• EXERCISE DATA

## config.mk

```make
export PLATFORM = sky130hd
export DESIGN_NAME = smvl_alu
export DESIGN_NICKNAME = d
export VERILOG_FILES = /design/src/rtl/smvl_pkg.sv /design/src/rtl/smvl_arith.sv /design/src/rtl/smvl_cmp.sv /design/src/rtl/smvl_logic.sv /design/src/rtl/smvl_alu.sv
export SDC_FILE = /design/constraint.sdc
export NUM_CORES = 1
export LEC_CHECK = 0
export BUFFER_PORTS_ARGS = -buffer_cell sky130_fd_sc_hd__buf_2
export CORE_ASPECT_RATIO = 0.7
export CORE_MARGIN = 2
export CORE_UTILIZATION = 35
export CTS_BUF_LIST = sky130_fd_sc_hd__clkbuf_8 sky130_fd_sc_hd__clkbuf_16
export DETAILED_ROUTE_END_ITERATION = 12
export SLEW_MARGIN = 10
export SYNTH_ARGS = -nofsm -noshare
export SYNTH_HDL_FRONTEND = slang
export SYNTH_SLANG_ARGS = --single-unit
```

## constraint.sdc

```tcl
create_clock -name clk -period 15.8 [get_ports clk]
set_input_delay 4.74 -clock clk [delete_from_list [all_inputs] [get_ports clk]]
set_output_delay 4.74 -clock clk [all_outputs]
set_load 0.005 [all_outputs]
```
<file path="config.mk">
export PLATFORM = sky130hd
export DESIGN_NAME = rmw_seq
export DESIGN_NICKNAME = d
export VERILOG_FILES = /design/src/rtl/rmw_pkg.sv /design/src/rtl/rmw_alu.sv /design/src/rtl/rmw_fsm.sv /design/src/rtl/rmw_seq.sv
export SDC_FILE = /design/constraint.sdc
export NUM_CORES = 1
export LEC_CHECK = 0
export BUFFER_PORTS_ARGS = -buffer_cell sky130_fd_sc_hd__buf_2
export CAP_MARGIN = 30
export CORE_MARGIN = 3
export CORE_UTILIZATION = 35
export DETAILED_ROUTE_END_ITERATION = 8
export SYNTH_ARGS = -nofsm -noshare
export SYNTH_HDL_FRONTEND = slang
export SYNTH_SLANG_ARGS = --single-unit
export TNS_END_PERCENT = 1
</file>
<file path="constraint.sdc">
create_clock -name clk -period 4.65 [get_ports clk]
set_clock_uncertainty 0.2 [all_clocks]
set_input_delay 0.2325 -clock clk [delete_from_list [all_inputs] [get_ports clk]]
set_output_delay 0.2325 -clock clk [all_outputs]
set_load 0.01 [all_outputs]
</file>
---
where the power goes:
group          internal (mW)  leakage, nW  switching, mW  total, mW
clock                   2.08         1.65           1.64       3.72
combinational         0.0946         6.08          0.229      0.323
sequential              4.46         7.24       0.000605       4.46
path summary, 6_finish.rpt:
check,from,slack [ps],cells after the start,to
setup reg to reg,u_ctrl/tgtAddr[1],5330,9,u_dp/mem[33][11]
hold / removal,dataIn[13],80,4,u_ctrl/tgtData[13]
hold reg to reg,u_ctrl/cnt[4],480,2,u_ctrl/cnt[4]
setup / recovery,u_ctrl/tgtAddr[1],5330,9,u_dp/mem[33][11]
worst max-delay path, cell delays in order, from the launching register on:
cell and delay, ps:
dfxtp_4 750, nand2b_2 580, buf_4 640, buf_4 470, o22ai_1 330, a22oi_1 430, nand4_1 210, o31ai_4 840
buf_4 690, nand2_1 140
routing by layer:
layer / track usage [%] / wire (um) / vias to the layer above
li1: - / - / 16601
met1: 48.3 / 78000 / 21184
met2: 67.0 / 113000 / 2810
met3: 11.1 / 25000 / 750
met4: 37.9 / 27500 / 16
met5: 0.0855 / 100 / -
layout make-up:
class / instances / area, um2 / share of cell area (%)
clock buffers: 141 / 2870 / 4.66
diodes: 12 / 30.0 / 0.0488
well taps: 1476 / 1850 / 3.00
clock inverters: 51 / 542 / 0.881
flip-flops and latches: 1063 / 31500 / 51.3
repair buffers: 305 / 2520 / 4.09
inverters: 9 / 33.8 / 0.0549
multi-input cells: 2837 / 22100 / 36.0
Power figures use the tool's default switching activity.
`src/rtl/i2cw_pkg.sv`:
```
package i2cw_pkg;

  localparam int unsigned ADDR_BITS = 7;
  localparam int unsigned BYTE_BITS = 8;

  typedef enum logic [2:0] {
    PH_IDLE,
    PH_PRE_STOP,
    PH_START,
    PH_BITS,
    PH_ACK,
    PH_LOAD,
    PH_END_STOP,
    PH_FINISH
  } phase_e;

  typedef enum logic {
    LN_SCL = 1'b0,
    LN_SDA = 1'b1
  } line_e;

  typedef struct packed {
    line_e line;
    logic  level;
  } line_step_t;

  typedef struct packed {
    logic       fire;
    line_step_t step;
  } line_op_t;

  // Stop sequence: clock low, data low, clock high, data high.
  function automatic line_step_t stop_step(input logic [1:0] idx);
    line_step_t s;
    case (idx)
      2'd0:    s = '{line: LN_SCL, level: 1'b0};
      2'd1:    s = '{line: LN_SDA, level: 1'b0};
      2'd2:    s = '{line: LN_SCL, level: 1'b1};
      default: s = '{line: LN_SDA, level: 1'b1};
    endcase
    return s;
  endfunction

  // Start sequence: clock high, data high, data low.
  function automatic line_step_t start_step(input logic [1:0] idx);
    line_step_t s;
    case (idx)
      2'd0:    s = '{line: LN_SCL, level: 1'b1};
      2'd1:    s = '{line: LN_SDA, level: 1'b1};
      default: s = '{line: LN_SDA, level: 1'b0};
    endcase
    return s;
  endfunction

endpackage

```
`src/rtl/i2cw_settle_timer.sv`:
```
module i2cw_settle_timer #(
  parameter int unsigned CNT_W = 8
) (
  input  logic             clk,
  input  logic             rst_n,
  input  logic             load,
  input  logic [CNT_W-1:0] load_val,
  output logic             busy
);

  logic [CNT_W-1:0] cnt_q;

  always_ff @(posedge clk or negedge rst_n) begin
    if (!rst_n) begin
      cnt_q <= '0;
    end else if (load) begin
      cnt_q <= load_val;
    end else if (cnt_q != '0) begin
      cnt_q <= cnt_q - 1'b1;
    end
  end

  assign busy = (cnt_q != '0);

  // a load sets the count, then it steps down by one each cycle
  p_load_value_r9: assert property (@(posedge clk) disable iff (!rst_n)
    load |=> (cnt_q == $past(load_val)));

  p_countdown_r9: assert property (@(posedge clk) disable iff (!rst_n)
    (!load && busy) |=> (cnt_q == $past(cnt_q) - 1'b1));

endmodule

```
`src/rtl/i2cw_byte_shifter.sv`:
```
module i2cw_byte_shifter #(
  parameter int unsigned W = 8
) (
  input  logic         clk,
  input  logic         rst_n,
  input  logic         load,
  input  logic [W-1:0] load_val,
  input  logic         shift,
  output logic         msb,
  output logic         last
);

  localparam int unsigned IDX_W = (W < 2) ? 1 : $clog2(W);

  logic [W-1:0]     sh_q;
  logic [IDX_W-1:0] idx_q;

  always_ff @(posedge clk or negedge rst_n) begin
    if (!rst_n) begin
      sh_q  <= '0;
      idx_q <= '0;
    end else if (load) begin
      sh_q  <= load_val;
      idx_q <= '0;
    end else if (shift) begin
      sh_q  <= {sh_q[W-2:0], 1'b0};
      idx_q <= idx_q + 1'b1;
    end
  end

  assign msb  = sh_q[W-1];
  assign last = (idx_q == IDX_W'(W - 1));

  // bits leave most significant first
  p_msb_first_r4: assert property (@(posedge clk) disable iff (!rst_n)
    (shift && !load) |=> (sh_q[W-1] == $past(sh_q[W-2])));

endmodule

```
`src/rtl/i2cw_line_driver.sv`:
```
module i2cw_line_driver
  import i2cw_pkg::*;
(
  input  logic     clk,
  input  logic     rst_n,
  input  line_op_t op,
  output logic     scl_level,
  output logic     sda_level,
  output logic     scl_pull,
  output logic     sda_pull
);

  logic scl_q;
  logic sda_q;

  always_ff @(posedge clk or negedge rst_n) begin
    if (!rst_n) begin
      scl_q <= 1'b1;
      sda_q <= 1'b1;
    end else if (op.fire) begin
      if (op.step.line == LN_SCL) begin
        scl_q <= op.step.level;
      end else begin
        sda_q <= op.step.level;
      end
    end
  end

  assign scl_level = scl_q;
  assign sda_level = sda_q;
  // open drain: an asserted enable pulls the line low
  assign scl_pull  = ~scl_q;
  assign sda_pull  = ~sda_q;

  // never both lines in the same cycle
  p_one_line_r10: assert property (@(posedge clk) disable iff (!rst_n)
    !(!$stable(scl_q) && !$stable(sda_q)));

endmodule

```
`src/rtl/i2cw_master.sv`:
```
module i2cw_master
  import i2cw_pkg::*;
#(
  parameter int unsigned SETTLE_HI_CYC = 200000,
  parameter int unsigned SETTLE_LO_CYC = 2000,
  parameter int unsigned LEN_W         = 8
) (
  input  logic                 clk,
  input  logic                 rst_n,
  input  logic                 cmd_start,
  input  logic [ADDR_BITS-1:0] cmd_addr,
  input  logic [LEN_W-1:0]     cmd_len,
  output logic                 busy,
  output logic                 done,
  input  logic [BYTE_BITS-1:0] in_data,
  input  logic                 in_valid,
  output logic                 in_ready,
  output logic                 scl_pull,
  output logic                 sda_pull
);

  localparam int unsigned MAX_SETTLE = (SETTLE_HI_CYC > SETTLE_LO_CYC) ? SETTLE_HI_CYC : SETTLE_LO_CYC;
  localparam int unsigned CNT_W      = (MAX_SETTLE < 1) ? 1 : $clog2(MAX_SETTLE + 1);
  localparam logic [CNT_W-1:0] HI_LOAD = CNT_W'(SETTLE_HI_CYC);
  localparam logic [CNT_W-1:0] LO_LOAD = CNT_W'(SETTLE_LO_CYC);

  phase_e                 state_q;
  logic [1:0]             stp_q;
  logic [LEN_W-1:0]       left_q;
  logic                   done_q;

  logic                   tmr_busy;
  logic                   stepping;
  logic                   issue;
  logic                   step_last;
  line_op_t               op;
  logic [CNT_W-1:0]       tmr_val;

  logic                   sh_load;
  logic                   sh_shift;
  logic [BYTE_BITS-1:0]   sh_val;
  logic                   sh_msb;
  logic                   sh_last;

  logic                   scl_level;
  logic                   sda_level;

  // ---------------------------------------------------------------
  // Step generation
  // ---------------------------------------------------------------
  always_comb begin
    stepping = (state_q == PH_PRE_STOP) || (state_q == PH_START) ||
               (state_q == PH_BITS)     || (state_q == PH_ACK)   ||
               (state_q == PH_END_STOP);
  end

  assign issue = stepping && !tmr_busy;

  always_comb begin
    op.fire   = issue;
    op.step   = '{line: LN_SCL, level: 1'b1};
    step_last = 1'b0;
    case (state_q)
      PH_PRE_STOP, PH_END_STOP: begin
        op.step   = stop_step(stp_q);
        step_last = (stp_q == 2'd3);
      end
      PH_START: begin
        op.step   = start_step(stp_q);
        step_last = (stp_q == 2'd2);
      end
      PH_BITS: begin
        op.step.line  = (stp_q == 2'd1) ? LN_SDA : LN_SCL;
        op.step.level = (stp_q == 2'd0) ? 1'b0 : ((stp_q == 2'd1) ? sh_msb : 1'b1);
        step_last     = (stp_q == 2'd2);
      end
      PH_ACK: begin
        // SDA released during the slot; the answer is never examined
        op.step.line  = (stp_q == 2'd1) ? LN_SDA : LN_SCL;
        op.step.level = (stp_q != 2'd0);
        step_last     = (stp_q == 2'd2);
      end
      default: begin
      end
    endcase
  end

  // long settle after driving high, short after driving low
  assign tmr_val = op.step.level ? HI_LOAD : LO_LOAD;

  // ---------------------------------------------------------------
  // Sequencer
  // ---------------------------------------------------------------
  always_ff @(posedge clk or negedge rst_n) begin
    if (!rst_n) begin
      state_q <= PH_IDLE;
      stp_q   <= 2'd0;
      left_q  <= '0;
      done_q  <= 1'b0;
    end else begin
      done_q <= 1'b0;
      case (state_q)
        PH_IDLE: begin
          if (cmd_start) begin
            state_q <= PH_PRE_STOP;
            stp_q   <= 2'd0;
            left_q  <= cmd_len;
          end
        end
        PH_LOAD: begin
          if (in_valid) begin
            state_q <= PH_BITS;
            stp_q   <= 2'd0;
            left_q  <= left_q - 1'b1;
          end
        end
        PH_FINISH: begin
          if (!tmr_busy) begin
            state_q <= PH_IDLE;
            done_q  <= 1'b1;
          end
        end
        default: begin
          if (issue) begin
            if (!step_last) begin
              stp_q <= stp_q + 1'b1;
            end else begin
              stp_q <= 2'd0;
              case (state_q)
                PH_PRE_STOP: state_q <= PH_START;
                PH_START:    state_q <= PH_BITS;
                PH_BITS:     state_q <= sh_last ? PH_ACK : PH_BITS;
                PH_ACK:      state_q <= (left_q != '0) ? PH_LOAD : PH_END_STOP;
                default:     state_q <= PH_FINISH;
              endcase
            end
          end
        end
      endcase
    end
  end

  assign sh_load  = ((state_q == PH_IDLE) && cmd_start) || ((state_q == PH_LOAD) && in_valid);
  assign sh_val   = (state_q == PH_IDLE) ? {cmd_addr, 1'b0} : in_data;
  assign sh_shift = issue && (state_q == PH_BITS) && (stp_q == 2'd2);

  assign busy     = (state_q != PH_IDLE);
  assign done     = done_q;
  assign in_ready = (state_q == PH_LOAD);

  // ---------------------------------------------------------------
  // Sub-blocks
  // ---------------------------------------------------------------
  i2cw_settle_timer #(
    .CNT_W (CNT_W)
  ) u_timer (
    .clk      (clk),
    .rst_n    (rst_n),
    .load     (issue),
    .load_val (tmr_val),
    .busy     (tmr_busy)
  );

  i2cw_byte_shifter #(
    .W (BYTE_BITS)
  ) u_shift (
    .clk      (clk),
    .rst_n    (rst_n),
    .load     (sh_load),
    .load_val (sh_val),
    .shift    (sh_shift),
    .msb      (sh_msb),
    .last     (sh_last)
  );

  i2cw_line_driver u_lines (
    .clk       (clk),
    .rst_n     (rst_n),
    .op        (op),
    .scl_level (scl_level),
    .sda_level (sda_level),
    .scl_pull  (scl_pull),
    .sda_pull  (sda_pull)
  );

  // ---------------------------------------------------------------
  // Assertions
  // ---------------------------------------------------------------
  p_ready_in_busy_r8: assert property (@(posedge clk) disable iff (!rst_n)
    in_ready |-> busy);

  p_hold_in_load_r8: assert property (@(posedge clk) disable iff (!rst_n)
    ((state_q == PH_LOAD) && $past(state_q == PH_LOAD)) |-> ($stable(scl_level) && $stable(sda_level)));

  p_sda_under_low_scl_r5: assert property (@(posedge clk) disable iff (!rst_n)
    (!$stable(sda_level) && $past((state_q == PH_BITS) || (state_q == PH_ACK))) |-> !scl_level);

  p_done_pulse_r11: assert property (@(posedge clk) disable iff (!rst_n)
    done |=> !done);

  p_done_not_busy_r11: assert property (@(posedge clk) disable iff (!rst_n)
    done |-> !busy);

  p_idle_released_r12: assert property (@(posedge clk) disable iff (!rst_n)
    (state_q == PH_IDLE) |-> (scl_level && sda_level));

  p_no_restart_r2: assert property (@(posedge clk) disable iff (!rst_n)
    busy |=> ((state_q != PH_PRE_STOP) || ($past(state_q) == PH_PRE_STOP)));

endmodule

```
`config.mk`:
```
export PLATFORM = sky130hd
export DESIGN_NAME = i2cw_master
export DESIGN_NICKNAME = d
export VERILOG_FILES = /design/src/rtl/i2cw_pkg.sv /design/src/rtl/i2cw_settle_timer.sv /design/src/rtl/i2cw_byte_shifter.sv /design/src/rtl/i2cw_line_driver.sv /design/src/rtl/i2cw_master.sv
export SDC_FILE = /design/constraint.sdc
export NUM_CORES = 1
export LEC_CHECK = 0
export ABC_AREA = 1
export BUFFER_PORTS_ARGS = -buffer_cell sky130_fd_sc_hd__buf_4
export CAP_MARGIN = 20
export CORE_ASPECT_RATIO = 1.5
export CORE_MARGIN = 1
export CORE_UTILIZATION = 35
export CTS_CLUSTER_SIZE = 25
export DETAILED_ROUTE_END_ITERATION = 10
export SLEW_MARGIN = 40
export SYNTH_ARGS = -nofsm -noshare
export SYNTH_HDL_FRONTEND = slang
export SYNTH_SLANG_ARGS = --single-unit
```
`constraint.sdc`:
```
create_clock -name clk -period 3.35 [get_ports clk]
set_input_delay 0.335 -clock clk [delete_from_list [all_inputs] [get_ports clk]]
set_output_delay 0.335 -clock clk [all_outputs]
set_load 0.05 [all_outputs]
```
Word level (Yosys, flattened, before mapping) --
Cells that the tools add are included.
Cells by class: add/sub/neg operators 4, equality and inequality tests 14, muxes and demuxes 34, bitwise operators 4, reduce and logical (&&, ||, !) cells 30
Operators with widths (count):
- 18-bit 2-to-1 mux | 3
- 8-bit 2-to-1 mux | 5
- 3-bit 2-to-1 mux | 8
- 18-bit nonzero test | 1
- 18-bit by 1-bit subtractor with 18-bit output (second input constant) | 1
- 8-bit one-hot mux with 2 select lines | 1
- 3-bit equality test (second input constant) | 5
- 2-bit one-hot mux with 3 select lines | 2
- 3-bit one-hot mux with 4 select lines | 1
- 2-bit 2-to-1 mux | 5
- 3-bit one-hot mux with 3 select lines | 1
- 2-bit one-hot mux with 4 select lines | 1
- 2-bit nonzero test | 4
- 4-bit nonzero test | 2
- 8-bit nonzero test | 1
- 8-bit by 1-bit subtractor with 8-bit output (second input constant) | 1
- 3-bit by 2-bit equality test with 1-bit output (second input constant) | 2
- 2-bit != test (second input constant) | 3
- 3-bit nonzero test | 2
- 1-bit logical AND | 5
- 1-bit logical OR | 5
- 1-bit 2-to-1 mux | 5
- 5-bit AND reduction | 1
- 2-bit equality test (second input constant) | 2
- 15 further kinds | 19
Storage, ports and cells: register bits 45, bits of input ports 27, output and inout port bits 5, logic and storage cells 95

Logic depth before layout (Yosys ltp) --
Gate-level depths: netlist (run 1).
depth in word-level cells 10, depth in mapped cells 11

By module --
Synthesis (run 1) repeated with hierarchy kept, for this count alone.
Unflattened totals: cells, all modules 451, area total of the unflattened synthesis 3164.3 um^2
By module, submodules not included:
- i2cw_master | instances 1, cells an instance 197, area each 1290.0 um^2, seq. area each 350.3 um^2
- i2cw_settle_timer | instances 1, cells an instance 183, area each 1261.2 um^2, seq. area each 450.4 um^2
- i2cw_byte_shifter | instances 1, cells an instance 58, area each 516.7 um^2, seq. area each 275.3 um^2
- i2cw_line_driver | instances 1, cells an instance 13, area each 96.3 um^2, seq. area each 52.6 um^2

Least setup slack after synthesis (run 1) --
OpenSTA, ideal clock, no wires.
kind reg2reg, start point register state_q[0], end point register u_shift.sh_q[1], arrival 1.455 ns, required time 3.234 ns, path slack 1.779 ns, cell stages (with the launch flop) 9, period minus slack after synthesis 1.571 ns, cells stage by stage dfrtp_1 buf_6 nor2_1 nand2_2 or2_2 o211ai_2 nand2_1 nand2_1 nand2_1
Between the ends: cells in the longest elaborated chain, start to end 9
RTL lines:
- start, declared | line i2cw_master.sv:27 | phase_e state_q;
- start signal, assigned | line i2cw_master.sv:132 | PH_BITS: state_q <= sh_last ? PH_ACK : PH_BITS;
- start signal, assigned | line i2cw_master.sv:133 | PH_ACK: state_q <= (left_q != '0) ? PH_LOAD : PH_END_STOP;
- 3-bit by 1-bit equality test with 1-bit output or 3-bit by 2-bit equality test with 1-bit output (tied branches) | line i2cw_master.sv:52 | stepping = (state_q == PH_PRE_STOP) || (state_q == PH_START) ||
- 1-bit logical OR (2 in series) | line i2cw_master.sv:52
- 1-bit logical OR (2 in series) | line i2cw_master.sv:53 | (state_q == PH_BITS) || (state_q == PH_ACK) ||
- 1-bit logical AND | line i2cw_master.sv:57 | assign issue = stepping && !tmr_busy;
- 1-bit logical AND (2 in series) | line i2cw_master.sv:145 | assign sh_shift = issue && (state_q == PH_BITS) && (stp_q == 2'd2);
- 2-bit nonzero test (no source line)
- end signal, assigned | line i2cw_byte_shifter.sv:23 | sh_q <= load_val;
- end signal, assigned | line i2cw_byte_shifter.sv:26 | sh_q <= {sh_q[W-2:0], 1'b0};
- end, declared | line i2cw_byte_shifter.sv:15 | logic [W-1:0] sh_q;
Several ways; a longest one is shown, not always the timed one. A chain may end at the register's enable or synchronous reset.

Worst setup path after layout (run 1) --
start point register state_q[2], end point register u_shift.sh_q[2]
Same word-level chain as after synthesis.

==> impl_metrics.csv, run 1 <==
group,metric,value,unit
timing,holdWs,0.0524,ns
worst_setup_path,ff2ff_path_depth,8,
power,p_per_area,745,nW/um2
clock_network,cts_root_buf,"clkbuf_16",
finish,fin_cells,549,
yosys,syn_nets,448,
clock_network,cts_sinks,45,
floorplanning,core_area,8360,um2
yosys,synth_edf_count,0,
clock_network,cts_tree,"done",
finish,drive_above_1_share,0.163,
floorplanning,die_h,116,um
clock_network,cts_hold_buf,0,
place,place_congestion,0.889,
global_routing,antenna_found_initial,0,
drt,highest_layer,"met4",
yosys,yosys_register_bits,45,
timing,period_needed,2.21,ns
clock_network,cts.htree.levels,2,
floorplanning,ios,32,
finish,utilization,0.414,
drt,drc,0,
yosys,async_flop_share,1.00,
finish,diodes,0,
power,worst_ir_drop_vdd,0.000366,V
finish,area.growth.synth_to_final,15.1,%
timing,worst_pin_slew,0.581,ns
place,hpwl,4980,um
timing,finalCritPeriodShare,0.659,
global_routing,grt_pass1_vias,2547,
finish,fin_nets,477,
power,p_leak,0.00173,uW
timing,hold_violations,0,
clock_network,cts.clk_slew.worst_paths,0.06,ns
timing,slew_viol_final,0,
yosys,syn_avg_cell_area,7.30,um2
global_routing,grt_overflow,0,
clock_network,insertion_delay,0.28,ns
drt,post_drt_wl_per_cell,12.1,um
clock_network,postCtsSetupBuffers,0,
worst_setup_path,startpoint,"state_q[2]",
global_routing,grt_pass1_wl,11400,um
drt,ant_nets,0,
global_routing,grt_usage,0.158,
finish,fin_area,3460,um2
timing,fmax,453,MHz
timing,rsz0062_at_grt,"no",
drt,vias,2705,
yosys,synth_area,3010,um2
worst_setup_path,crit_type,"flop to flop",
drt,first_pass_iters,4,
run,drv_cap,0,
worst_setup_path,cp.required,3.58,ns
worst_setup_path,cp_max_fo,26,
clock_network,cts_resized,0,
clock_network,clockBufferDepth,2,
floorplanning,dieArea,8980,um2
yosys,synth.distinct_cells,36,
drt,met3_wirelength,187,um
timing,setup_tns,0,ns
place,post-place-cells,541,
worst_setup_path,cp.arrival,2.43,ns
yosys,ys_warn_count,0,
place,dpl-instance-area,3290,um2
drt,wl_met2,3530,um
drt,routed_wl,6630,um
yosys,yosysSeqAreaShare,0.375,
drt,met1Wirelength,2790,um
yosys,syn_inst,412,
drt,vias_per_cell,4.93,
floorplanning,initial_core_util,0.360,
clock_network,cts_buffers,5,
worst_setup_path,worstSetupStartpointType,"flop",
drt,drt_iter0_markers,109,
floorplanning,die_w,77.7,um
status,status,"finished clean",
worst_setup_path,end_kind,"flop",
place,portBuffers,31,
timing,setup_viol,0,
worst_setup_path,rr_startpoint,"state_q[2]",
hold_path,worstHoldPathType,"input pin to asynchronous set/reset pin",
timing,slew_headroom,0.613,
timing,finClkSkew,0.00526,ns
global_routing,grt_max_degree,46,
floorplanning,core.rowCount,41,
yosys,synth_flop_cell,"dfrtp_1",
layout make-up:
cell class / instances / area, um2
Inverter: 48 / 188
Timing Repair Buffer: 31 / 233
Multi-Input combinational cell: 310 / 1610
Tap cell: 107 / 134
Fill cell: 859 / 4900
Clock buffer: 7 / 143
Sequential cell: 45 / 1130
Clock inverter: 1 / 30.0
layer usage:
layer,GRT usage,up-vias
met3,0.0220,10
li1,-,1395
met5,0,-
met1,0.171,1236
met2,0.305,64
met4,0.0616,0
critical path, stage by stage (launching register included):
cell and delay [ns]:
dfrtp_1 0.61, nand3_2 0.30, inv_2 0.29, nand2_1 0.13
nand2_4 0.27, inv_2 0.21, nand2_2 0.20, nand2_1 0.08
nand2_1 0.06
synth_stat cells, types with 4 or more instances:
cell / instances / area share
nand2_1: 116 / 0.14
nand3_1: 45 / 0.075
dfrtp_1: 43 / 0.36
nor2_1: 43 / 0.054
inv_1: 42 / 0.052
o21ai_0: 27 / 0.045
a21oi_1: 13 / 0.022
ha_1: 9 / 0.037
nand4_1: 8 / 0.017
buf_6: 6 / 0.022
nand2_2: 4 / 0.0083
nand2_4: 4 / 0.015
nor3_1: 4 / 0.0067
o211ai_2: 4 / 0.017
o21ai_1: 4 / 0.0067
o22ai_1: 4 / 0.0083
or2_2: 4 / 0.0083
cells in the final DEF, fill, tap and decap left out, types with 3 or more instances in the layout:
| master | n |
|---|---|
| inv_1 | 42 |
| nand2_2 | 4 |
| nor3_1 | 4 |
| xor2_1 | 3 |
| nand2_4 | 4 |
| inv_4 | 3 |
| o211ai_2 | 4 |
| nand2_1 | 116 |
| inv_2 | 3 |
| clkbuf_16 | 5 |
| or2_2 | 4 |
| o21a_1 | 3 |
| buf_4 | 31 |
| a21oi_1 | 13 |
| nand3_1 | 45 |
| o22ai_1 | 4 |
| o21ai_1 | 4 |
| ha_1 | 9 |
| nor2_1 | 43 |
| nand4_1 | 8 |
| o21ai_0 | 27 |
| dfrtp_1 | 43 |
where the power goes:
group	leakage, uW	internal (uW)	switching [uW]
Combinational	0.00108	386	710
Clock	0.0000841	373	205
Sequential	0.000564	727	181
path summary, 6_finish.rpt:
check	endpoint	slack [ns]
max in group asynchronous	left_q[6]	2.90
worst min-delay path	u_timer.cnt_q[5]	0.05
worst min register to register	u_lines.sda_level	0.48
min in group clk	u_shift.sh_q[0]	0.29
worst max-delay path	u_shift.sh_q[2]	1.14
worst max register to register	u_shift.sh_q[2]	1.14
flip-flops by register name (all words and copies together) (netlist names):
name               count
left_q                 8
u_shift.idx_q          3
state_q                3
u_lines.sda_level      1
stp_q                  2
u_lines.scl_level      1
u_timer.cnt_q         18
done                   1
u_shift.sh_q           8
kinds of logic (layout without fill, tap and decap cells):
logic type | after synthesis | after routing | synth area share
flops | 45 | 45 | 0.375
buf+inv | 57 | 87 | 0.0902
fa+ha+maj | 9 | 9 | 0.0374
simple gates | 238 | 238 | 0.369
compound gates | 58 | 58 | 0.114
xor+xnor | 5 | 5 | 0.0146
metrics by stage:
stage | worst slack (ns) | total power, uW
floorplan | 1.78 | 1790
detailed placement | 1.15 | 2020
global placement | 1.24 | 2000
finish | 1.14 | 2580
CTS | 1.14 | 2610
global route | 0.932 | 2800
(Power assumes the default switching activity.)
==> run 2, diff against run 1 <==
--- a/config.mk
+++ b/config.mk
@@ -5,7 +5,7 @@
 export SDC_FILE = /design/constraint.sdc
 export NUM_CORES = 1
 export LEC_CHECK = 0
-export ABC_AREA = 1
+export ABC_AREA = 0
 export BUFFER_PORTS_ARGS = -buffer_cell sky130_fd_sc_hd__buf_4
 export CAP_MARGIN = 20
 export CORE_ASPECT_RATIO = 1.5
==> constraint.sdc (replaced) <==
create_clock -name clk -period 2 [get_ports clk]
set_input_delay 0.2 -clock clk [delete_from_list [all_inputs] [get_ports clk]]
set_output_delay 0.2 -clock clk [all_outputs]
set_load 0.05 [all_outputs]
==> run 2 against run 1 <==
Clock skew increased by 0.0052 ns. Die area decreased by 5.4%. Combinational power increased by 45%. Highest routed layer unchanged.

• TASK REQUIREMENTS
For each line above that contains the word "group", give the line as it is written.

• WORKED SOLUTION
group          internal (mW)  leakage, nW  switching, mW  total, mW
group,metric,value,unit
group	leakage, uW	internal (uW)	switching [uW]
max in group asynchronous	left_q[6]	2.90
min in group clk	u_shift.sh_q[0]	0.29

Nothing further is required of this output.